The nominees for the 2017 Spiel des Jahres were announced this week. They are Magic Maze, Kingdomino and Wettlauf nach El Dorado. At this point, I haven’t played any of them, so I don’t have an opinion. I’m still trying to play and review all of the previous winners. I played Torres almost three years ago, but the review was lost in the great blogging blockage.

People have strong opinions about Torres

Not since I wanted to review Auf Achse have I had to endure the overly dramatic eye rolls and moans that my request to play Torres brought forth. Like bearded hipsters forced to drink inexpensive domestic beer from a can, my friends retched up their thoughts on this winner of the 2000 Spiel des Jahres. Most of them flatly refused to play with me. Luckily, a friend from SoCal stepped up and brought his copy. He actually liked the game.

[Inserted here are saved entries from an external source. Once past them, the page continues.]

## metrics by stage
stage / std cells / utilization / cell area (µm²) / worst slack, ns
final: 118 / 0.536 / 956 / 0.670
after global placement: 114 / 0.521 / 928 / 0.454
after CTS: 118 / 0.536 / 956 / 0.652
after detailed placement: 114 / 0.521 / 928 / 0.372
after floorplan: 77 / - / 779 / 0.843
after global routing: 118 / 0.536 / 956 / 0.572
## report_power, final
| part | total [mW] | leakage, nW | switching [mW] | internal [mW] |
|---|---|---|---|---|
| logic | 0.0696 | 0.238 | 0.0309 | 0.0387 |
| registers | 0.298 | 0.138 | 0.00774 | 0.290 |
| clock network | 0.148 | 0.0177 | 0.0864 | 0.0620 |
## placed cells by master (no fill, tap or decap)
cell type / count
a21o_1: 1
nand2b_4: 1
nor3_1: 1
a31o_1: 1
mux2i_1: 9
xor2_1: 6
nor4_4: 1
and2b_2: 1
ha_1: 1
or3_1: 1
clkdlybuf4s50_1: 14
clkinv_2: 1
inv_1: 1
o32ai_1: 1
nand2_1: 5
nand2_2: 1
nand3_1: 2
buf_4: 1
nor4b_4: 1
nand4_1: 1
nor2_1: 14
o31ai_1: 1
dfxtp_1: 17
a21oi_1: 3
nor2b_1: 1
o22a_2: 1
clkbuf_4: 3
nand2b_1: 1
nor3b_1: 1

Torres is an area control game designed by Wolfgang Kramer and Michael Kiesling. This is considered to be part four of the Mask trilogy, named so because Tikal, Java, and Mexica are all designed by Kramer and Kiesling, and the covers of those games all feature giant masks. Including Torres might indicate to you that someone doesn’t completely understand the meaning of the words trilogy or mask, but all of these games are pretty similar in that they utilize an action point system.

Torres has really neat components

Torres game boardOriginally, the game was going to be called The Castles of Gwynedd, based on the castles built in Wales by Edward I. He built eight castles, so there are eight castles in the game. That’s cool, right? The publisher decided to call it Torres and give it a Spanish theme with no historical backstory. Muchos gracias, FX Schmid. The castles in the game are built from plastic castle blocks that stack on top of each other. You score points by having multiplying the level of the castle on which your knight is standing by the surface area of that castle. If you heard a crunching sound somewhere in your head after reading that last sentence, then you will likely fall in with the dramatic retching eye-rollers after playing Torres. Did I mention the cool plastic castles? I really like them.

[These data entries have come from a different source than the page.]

[src/rtl/mc_control_unit.sv]
// mc_control_unit: Moore multicycle main controller driving the 16-bit MIPS datapath.
module mc_control_unit #(
  parameter int OPC_W   = 4,
  parameter int FUNCT_W = 3,
  parameter int STATE_W = 4
) (
  input  logic               clk,
  input  logic               rst,
  input  logic [OPC_W-1:0]   opcode,
  input  logic [FUNCT_W-1:0] funct,
  input  logic               zero,
  output logic               PCEn,
  output logic               IorD,
  output logic               MemWrite,
  output logic               IRWrite,
  output logic               RegDst,
  output logic               MemtoReg,
  output logic               RegWrite,
  output logic               ALUsrcA,
  output logic [1:0]         ALUsrcB,
  output logic [2:0]         ALUControl,
  output logic               PCsrc,
  output logic [STATE_W-1:0] state,
  output logic               instr_done,
  output logic               illegal,
  output logic               halted
);
  typedef enum logic [STATE_W-1:0] {
    FETCH = 0, DECODE = 1, MEMADR = 2, MEMRD = 3, MEMWB = 4, MEMWR = 5,
    EXECUTE = 6, ALUWB = 7, BRANCH = 8, ADDIEX = 9, ADDIWB = 10, HALT = 11
  } state_t;
  localparam logic [OPC_W-1:0] OP_R    = OPC_W'(0);
  localparam logic [OPC_W-1:0] OP_LW   = OPC_W'(1);
  localparam logic [OPC_W-1:0] OP_SW   = OPC_W'(2);
  localparam logic [OPC_W-1:0] OP_BEQ  = OPC_W'(3);
  localparam logic [OPC_W-1:0] OP_ADDI = OPC_W'(4);
  localparam logic [OPC_W-1:0] OP_HALT = OPC_W'(15);
  state_t r_state, w_next;
  logic w_pcwrite, w_branch, w_irwrite, w_memwrite, w_regwrite, w_done, w_illegal, w_known;
  assign w_known = opcode == OP_R || opcode == OP_LW || opcode == OP_SW ||
                   opcode == OP_BEQ || opcode == OP_ADDI || opcode == OP_HALT;
  always_ff @(posedge clk or negedge rst)
    if (!rst) r_state <= FETCH;
    else      r_state <= w_next;
  always_comb begin
    w_next     = FETCH;
    w_pcwrite  = 1'b0;
    w_branch   = 1'b0;
    w_irwrite  = 1'b0;
    w_memwrite = 1'b0;
    w_regwrite = 1'b0;
    w_done     = 1'b0;
    w_illegal  = 1'b0;
    IorD       = 1'b0;
    RegDst     = 1'b0;
    MemtoReg   = 1'b0;
    ALUsrcA    = 1'b0;
    ALUsrcB    = 2'b00;
    ALUControl = 3'b010;
    PCsrc      = 1'b0;
    case (r_state)
      FETCH: begin
        w_next    = DECODE;
        w_irwrite = 1'b1;
        w_pcwrite = 1'b1;
        ALUsrcB   = 2'b01;
      end
      DECODE: begin
        w_next = (opcode == OP_LW || opcode == OP_SW) ? MEMADR :
                 opcode == OP_R    ? EXECUTE :
                 opcode == OP_BEQ  ? BRANCH  :
                 opcode == OP_ADDI ? ADDIEX  :
                 opcode == OP_HALT ? HALT    : FETCH;
        ALUsrcB   = 2'b11;
        w_illegal = !w_known;
        w_done    = !w_known || opcode == OP_HALT;
      end
      MEMADR: begin
        w_next  = opcode == OP_LW ? MEMRD : MEMWR;
        ALUsrcA = 1'b1;
        ALUsrcB = 2'b10;
      end
      MEMRD: begin
        w_next = MEMWB;
        IorD   = 1'b1;
      end
      MEMWB: begin
        MemtoReg   = 1'b1;
        w_regwrite = 1'b1;
        w_done     = 1'b1;
      end
      MEMWR: begin
        IorD       = 1'b1;
        w_memwrite = 1'b1;
        w_done     = 1'b1;
      end
      EXECUTE: begin
        w_next     = ALUWB;
        ALUsrcA    = 1'b1;
        // unknown funct falls back to add so writeback still proceeds
        ALUControl = funct == FUNCT_W'(0) ? 3'b010 :
                     funct == FUNCT_W'(1) ? 3'b110 :
                     funct == FUNCT_W'(2) ? 3'b000 :
                     funct == FUNCT_W'(3) ? 3'b001 :
                     funct == FUNCT_W'(4) ? 3'b111 : 3'b010;
        w_illegal  = funct > FUNCT_W'(4);
      end
      ALUWB: begin
        RegDst     = 1'b1;
        w_regwrite = 1'b1;
        w_done     = 1'b1;
      end
      BRANCH: begin
        ALUsrcA    = 1'b1;
        ALUControl = 3'b110;
        PCsrc      = 1'b1;
        w_branch   = 1'b1;
        w_done     = 1'b1;
      end
      ADDIEX: begin
        w_next  = ADDIWB;
        ALUsrcA = 1'b1;
        ALUsrcB = 2'b10;
      end
      ADDIWB: begin
        w_regwrite = 1'b1;
        w_done     = 1'b1;
      end
      HALT: w_next = HALT;
      default: w_next = FETCH;
    endcase
  end
  // write enables and status flags are gated by reset so an aborted instruction writes nothing
  assign PCEn       = rst & (w_pcwrite | (w_branch & zero));
  assign IRWrite    = rst & w_irwrite;
  assign MemWrite   = rst & w_memwrite;
  assign RegWrite   = rst & w_regwrite;
  assign instr_done = rst & w_done;
  assign illegal    = rst & w_illegal;
  assign halted     = rst & (r_state == HALT);
  assign state      = r_state;
endmodule

[config.mk]
export PLATFORM = sky130hd
export DESIGN_NAME = mc_control_unit
export DESIGN_NICKNAME = d
export VERILOG_FILES = /design/src/rtl/mc_control_unit.sv
export SDC_FILE = /design/constraint.sdc
export NUM_CORES = 1
export LEC_CHECK = 0
export BUFFER_PORTS_ARGS = -buffer_cell sky130_fd_sc_hd__buf_4
export CORE_AREA = 10 10 48 50
export CTS_CLUSTER_SIZE = 28
export DETAILED_ROUTE_END_ITERATION = 12
export DIE_AREA = 0 0 58 60
export GPL_TIMING_DRIVEN = 1
export HOLD_SLACK_MARGIN = 0.12
export PLACE_DENSITY = 0.74
export SLEW_MARGIN = 20
export SYNTH_ARGS = -nofsm -noshare
export SYNTH_HDL_FRONTEND = slang
export SYNTH_SLANG_ARGS = --single-unit
[constraint.sdc]
create_clock -name clk -period 1.7 [get_ports clk]
set_input_delay 0.17 -clock clk [delete_from_list [all_inputs] [get_ports clk]]
set_output_delay 0.17 -clock clk [all_outputs]
set_load 0.03 [all_outputs]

I played the 2001 Ravensburger English edition of the game, which was still pretty similar to the FX Schmid edition, with a simple but pleasing board design and artwork. The knights and the king are big chunky wooden pawns in bright colors. Did I mention the king? You get bonus points if you hang around the king. The action cards, which can be drawn by spending action points, add a nice bit of randomness, and are well designed. These action cards give you extra action points or allow you to do special movements. I recently helped my buddy Joe clean up his ten month old after a he made a special movement.

Basically, in Torres, you use your action point allowance to build up castles and move your knights up and down and around the castles like a crazy chase scene from an episode of Scooby-Doo. You know, where they all run into a series of doors and emerge from totally different doors. Eventually, you stop and score points based on your location. You do this a few times during the game until you stop doing it, which is a part of the game I like to call “the end.” If you have the most points, then you win, which I hear is fairly common in sophisticated game designs.

So what do I think about Torres?

I actually enjoyed the game. I didn’t love it, but I had fun with it. I can understand how the game might bog down with people who think too much about their turn, but an easy solution to this is to just play with people who are reckless and stupid. If you can find a friend that’s quick on the draw and doesn’t mind domestic beer from a can, then you can have a fun hour playing Torres. Oh, and don’t play the Master Version of the game where you remove the random element of the action cards, just play the basic game. So as long as I play the basic game and play with people who don’t get overwhelmed when faced with math or having to make more than one or two decisions, then Torres earns a solid 7 on my BGG rating system.

Torres is going to be rereleased in a new edition later this year. I might actually buy it. I really like those castle blocks and many of my friends here in Fresno haven’t played it. I don’t think I own very many games like it, and I prefer it over Tikal, but I’m not sure if I am willing to pay to have it in my collection. I will probably see if I can find a cheap used copy somewhere.

Feel free to release your inner Torres demons upon the comment section below. I place a high value on your bearded artisan brewed opinions.

spiel_des_jahresThis is part of my Spiel des Jahres winner series. If you would like to comment on the 2000 winner, Torres, then please do so on this post. If you would like to discuss or comment on the Spiel des Jahres award in general, please do so on the Spiel des Jahres series post.

4 thoughts on “Torres”

  1. (practicing my hipster eye-rolling…). I remember Torres being one of the first games I bought sight unseen/unplayed and wound up hating. I’m not sure what I found so disagreeable back then in 2001, but I know I was disappointed with it after liking Tikal and Java. However, I did play Torres online recently and discovered I didn’t hate it at all, but didn’t find it endearing. Who knows, maybe in another 15 years I’ll play again and actually like it.